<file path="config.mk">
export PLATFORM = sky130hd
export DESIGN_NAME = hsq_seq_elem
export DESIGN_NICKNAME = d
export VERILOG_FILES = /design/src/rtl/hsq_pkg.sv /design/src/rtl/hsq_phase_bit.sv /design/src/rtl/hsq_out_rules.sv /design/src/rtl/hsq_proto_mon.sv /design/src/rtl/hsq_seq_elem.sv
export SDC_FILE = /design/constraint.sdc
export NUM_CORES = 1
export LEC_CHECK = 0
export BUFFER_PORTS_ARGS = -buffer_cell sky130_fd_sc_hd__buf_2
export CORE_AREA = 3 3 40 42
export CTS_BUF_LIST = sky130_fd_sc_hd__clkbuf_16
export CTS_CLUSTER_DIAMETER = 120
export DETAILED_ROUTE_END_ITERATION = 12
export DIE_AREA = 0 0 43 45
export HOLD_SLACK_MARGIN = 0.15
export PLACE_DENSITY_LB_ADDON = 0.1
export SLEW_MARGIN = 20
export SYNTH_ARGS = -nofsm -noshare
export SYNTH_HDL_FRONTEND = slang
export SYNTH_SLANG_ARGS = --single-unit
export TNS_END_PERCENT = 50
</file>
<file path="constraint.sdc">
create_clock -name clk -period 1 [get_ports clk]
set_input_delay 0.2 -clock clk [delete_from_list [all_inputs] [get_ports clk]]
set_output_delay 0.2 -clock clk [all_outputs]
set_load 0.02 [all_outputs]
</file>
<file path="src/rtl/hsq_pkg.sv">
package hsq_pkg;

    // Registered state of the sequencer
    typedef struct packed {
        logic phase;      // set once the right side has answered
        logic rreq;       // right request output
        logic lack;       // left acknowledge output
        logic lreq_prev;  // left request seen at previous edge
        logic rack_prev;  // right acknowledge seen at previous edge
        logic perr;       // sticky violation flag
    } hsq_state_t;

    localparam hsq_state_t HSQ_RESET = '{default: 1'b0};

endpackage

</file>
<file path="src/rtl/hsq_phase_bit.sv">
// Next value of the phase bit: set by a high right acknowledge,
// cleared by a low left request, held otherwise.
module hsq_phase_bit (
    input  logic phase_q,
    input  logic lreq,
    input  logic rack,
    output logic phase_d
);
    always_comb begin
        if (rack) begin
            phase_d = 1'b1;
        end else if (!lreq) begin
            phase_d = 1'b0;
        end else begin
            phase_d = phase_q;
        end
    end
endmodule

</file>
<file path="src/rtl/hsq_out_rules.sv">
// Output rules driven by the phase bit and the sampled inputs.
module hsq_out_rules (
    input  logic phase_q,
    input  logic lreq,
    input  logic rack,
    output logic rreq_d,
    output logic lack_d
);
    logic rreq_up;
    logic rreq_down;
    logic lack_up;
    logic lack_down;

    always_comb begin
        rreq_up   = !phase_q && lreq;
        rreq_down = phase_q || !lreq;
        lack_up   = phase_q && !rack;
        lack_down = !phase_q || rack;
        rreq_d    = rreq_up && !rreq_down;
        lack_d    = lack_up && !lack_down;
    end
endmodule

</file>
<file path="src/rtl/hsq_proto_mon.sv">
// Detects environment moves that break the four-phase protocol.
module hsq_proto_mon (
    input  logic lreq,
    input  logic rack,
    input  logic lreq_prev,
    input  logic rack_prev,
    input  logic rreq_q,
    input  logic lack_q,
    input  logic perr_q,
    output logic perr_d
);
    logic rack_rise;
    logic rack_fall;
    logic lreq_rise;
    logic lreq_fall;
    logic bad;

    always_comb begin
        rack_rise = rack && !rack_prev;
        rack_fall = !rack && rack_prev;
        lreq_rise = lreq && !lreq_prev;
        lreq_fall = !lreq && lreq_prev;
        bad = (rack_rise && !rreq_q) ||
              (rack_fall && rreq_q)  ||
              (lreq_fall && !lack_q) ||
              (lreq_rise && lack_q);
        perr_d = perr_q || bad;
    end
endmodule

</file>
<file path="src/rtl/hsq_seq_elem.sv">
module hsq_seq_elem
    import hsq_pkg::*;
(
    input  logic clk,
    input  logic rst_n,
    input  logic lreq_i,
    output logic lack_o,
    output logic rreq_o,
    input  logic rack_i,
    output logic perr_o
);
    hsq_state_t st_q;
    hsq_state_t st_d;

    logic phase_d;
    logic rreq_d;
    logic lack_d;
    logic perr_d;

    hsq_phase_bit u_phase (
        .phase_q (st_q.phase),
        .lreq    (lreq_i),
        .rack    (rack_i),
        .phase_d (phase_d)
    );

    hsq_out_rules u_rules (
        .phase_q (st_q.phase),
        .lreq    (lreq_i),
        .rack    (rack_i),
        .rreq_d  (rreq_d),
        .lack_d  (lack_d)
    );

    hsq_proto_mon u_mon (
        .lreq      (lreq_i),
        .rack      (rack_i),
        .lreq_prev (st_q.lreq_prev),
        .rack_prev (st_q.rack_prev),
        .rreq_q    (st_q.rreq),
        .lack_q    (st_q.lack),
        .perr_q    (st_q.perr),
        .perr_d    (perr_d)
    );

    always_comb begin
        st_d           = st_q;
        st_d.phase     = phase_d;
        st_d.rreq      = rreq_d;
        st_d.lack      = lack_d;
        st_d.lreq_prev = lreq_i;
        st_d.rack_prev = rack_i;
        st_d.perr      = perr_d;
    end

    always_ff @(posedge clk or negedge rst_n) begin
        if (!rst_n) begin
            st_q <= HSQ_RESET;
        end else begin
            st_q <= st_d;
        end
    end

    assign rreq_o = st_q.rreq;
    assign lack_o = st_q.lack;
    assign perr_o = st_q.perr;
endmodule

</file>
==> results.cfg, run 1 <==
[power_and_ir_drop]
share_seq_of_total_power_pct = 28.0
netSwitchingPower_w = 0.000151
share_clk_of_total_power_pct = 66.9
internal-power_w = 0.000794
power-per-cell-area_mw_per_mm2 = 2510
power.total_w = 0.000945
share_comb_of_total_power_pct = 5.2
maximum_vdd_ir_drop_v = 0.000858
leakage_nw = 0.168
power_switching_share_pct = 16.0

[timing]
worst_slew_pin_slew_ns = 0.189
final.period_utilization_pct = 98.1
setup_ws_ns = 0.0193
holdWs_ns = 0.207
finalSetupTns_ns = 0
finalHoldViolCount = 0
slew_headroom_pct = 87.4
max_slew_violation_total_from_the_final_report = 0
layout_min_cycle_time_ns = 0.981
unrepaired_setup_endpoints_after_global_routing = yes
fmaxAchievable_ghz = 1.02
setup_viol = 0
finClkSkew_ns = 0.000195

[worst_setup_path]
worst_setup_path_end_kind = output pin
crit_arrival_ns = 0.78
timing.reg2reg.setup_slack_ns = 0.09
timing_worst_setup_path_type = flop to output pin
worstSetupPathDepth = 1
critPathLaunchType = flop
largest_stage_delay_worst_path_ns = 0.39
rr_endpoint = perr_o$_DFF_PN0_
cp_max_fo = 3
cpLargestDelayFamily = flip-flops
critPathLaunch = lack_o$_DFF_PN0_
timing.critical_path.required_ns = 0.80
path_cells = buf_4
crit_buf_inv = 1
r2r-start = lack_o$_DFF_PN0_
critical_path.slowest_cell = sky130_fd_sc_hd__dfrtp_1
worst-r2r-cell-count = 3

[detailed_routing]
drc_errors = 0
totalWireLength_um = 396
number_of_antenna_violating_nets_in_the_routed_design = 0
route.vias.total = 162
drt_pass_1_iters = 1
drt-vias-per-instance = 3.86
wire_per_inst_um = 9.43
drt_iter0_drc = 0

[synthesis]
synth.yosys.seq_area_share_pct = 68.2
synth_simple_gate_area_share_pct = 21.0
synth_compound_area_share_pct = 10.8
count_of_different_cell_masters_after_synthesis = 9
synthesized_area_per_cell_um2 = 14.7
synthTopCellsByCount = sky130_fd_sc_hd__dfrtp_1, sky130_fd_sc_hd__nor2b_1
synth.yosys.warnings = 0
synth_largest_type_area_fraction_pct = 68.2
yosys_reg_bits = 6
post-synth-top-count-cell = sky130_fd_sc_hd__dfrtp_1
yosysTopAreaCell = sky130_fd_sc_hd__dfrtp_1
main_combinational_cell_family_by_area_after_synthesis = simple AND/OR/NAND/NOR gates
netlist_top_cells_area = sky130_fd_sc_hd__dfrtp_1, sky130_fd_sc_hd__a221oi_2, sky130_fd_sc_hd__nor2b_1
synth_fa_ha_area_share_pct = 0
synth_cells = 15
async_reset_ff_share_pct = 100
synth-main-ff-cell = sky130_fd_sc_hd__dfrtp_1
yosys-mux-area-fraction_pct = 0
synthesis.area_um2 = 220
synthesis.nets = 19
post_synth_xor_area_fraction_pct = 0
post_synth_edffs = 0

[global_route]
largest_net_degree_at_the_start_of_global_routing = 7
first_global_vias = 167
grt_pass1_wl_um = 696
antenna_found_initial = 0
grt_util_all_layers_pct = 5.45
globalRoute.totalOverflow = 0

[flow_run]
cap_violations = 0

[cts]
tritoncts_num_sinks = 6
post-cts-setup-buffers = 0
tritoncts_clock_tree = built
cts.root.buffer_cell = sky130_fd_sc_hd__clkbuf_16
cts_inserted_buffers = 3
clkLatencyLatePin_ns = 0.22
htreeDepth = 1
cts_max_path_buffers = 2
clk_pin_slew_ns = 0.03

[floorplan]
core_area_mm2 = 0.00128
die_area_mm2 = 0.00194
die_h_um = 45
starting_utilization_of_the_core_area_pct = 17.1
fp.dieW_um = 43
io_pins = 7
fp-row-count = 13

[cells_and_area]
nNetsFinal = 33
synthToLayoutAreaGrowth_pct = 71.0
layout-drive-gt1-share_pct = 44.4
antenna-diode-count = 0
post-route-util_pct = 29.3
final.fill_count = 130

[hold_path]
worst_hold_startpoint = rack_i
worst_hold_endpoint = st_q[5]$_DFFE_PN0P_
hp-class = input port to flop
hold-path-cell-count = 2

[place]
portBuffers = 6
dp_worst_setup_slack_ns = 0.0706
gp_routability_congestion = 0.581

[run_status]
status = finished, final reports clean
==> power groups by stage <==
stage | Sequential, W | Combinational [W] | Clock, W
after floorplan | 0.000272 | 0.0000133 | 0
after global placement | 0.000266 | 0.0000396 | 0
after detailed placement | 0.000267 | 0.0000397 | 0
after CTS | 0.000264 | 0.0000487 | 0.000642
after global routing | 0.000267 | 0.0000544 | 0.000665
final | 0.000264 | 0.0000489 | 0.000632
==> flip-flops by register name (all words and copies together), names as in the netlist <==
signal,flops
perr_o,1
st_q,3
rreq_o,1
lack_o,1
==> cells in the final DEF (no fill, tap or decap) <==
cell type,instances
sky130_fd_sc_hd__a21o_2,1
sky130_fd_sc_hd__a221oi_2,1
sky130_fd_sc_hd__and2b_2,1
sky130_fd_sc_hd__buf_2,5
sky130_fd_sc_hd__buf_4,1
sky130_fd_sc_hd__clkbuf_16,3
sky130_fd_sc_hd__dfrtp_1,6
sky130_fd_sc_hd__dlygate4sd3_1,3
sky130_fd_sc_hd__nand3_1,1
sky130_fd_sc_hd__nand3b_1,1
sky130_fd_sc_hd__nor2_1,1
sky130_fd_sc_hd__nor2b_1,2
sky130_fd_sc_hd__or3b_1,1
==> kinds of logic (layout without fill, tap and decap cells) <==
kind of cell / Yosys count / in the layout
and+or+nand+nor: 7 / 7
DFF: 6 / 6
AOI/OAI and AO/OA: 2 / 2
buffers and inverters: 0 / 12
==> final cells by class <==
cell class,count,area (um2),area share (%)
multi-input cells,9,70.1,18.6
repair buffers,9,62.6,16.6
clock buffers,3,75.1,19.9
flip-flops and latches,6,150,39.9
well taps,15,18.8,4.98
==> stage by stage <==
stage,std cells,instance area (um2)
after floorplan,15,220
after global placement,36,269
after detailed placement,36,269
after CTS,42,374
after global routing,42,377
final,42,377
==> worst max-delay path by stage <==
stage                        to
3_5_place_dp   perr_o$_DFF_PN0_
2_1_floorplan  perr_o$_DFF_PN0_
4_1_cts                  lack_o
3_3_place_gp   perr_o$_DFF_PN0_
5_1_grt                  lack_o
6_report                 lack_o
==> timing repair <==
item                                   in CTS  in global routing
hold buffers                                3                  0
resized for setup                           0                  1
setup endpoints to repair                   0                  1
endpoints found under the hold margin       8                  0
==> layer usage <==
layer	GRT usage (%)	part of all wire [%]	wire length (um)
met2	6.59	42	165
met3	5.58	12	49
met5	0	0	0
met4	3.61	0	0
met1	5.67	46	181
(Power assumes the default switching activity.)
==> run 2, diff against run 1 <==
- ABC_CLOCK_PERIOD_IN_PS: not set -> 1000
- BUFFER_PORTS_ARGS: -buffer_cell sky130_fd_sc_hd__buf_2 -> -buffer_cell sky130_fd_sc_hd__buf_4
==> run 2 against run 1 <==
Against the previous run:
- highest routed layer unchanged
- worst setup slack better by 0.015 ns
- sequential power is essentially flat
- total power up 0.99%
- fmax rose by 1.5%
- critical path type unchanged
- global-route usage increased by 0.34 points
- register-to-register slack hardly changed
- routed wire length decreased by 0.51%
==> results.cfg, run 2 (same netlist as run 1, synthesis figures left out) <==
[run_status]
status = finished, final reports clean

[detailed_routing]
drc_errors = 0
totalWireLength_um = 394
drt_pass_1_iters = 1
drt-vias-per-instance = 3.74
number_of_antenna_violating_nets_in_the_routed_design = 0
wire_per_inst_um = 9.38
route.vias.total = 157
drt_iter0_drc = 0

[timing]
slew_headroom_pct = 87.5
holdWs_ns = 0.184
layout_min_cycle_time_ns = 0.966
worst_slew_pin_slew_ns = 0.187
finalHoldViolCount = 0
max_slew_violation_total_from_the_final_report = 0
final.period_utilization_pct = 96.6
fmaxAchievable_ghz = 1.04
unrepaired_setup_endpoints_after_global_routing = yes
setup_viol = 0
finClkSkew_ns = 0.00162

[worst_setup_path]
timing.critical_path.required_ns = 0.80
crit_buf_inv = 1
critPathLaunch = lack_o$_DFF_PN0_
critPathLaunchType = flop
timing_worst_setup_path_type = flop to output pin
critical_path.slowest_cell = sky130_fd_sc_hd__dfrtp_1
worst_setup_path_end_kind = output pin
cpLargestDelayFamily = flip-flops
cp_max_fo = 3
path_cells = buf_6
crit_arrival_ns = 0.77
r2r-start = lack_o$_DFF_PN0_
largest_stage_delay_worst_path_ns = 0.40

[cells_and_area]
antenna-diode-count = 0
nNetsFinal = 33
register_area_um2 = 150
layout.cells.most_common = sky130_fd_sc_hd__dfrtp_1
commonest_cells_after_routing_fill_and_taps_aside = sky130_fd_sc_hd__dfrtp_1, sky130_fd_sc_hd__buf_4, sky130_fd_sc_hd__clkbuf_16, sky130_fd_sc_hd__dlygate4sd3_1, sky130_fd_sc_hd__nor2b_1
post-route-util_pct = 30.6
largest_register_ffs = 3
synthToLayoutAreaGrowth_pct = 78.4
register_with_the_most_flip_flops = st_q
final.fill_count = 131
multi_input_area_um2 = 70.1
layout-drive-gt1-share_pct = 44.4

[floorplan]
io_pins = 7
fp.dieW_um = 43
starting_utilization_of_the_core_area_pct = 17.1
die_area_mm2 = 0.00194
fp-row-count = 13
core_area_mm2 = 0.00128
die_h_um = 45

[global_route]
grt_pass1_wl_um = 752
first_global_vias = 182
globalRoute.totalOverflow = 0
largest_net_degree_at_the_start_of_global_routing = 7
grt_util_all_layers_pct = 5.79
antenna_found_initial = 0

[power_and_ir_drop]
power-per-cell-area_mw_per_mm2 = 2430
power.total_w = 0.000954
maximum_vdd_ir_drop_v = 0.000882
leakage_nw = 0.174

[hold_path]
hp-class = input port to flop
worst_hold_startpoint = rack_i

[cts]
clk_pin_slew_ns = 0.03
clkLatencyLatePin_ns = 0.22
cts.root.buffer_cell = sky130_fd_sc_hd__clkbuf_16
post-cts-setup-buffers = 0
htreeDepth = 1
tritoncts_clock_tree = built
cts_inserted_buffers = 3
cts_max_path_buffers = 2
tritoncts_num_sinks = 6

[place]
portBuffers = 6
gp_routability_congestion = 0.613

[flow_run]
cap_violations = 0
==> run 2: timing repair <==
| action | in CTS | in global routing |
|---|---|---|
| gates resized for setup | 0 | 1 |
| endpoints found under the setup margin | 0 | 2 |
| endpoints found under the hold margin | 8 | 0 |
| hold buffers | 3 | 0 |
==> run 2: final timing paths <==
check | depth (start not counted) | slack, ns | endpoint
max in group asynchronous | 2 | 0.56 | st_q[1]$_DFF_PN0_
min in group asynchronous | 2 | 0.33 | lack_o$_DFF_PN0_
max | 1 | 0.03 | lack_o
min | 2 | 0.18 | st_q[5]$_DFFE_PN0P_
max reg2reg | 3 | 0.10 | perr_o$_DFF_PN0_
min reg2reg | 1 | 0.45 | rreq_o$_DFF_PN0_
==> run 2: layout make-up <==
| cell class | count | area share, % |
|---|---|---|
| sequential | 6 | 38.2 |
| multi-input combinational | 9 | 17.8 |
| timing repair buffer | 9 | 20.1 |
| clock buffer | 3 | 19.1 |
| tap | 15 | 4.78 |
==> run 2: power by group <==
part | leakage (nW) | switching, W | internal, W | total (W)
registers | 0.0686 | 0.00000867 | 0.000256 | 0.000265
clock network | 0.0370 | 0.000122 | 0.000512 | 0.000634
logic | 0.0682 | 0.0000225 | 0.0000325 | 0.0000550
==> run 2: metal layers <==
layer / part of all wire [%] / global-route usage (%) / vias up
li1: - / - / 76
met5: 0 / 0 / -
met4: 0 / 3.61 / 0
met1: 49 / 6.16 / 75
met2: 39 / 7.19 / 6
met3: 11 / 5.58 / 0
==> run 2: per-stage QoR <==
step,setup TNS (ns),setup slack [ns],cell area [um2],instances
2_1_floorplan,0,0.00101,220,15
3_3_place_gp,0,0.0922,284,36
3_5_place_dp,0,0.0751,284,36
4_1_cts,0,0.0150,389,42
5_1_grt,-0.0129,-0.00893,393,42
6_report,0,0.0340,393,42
• • •
■ PROBLEM STATEMENT
Reproduce the entries exactly, starting at their first line and stopping after the line with "left acknowledge output".

■ SOLUTION
<file path="config.mk">
export PLATFORM = sky130hd
export DESIGN_NAME = hsq_seq_elem
export DESIGN_NICKNAME = d
export VERILOG_FILES = /design/src/rtl/hsq_pkg.sv /design/src/rtl/hsq_phase_bit.sv /design/src/rtl/hsq_out_rules.sv /design/src/rtl/hsq_proto_mon.sv /design/src/rtl/hsq_seq_elem.sv
export SDC_FILE = /design/constraint.sdc
export NUM_CORES = 1
export LEC_CHECK = 0
export BUFFER_PORTS_ARGS = -buffer_cell sky130_fd_sc_hd__buf_2
export CORE_AREA = 3 3 40 42
export CTS_BUF_LIST = sky130_fd_sc_hd__clkbuf_16
export CTS_CLUSTER_DIAMETER = 120
export DETAILED_ROUTE_END_ITERATION = 12
export DIE_AREA = 0 0 43 45
export HOLD_SLACK_MARGIN = 0.15
export PLACE_DENSITY_LB_ADDON = 0.1
export SLEW_MARGIN = 20
export SYNTH_ARGS = -nofsm -noshare
export SYNTH_HDL_FRONTEND = slang
export SYNTH_SLANG_ARGS = --single-unit
export TNS_END_PERCENT = 50
</file>
<file path="constraint.sdc">
create_clock -name clk -period 1 [get_ports clk]
set_input_delay 0.2 -clock clk [delete_from_list [all_inputs] [get_ports clk]]
set_output_delay 0.2 -clock clk [all_outputs]
set_load 0.02 [all_outputs]
</file>
<file path="src/rtl/hsq_pkg.sv">
package hsq_pkg;

    // Registered state of the sequencer
    typedef struct packed {
        logic phase;      // set once the right side has answered
        logic rreq;       // right request output
        logic lack;       // left acknowledge output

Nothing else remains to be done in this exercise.